**TASK REQUIREMENTS**
Gather, from the listing beneath this task, every line holding the string "rises".
╭──
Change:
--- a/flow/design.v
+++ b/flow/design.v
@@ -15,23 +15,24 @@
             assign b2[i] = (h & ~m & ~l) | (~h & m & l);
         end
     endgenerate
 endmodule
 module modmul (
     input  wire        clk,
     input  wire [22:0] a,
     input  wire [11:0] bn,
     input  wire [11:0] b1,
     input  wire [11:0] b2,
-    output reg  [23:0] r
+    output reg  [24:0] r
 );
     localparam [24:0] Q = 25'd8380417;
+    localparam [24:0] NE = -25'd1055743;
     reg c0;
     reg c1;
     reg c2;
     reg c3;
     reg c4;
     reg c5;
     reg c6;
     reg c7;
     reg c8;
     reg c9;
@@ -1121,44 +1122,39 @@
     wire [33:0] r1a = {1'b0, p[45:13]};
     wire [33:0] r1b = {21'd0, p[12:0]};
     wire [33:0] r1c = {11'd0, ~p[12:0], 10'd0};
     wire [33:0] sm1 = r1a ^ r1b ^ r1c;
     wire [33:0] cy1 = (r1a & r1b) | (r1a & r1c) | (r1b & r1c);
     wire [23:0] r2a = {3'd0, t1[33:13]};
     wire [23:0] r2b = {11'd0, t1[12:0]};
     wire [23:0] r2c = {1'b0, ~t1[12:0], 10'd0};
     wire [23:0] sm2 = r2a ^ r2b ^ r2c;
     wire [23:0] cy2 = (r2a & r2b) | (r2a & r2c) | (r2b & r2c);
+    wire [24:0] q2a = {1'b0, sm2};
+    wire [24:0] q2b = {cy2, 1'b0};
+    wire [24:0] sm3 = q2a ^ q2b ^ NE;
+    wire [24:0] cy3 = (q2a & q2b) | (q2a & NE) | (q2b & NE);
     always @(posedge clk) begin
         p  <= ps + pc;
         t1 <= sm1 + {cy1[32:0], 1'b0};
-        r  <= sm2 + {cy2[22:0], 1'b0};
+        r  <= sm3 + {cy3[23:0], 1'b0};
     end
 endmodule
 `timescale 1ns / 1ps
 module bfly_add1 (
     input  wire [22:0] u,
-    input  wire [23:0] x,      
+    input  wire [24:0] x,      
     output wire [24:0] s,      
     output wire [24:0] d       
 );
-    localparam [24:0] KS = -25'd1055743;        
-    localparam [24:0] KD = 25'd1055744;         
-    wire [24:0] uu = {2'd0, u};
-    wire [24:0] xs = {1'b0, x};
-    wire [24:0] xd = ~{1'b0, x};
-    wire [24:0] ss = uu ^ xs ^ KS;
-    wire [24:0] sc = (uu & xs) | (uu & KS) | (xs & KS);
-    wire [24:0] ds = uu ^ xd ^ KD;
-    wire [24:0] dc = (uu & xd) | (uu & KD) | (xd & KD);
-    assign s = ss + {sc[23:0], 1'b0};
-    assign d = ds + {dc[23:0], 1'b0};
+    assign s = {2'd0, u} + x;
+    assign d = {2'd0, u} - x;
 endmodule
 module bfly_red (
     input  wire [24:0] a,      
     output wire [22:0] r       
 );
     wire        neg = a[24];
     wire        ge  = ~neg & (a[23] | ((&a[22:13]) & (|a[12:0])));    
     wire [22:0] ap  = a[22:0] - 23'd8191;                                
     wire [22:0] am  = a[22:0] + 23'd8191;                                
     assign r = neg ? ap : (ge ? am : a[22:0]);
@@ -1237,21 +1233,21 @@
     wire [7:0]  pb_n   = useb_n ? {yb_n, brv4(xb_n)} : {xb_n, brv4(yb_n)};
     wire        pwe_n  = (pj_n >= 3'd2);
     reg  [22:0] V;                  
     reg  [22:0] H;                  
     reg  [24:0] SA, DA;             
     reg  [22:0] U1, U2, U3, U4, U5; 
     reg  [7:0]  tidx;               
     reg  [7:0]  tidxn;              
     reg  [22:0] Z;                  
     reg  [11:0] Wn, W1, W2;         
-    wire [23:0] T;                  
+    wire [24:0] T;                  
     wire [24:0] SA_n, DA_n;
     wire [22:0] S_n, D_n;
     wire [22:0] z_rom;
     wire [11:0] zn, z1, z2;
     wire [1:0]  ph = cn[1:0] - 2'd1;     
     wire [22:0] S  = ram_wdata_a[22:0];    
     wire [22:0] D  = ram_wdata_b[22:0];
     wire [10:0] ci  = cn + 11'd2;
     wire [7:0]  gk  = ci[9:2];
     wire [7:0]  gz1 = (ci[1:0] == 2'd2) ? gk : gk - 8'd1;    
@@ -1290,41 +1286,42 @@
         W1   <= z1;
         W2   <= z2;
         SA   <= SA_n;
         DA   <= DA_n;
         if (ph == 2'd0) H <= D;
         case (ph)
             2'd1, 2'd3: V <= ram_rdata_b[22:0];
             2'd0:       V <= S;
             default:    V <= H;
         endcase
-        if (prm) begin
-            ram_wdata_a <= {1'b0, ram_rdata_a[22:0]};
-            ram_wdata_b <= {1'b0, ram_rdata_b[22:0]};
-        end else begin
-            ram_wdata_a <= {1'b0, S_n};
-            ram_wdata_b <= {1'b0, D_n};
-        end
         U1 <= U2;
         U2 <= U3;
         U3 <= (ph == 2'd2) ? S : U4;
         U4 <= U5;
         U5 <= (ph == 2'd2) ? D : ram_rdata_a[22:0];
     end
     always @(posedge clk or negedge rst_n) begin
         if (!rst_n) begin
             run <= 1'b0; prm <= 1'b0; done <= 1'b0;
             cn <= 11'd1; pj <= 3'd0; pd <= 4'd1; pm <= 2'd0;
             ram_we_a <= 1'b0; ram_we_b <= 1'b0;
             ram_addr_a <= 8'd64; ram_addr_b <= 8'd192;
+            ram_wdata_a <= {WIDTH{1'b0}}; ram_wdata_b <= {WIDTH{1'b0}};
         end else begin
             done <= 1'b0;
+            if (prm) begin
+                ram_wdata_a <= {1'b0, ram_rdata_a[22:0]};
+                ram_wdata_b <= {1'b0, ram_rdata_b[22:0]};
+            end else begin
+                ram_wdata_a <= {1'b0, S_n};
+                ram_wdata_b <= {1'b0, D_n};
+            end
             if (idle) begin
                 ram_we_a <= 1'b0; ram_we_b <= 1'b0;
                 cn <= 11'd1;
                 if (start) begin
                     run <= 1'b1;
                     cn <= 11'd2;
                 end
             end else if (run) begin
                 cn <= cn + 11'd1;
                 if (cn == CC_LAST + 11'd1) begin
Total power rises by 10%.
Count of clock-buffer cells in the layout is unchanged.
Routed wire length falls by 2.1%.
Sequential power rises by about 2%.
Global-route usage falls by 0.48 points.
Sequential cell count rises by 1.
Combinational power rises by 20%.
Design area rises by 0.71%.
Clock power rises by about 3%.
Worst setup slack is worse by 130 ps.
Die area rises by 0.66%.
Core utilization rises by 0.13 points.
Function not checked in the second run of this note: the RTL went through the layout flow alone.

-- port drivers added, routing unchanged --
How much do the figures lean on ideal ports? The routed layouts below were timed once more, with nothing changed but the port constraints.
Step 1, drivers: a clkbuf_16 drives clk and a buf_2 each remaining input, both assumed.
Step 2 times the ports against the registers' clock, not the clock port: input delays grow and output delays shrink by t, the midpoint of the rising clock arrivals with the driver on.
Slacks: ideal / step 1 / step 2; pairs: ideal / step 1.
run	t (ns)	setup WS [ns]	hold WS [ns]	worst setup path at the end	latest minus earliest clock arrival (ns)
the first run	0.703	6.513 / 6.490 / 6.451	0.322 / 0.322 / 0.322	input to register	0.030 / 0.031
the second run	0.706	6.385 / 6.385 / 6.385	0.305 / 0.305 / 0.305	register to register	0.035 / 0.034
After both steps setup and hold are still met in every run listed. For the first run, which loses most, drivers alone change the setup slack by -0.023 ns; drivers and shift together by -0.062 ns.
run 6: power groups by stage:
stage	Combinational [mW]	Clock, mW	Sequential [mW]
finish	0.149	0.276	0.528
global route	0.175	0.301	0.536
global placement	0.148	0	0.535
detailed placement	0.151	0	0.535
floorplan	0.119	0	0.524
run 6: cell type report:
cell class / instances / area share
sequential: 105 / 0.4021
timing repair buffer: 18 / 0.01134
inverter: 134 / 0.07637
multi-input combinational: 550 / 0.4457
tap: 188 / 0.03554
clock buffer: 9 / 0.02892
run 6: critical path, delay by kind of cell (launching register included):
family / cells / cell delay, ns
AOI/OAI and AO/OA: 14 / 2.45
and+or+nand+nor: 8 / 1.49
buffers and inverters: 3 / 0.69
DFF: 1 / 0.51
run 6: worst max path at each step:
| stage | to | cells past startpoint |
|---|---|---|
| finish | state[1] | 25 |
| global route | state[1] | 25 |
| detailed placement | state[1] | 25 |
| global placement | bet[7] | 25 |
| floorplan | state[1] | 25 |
╰──
**EXERCISE RESPONSE**
Total power rises by 10%.
Sequential power rises by about 2%.
Sequential cell count rises by 1.
Combinational power rises by 20%.
Design area rises by 0.71%.
Clock power rises by about 3%.
Die area rises by 0.66%.
Core utilization rises by 0.13 points.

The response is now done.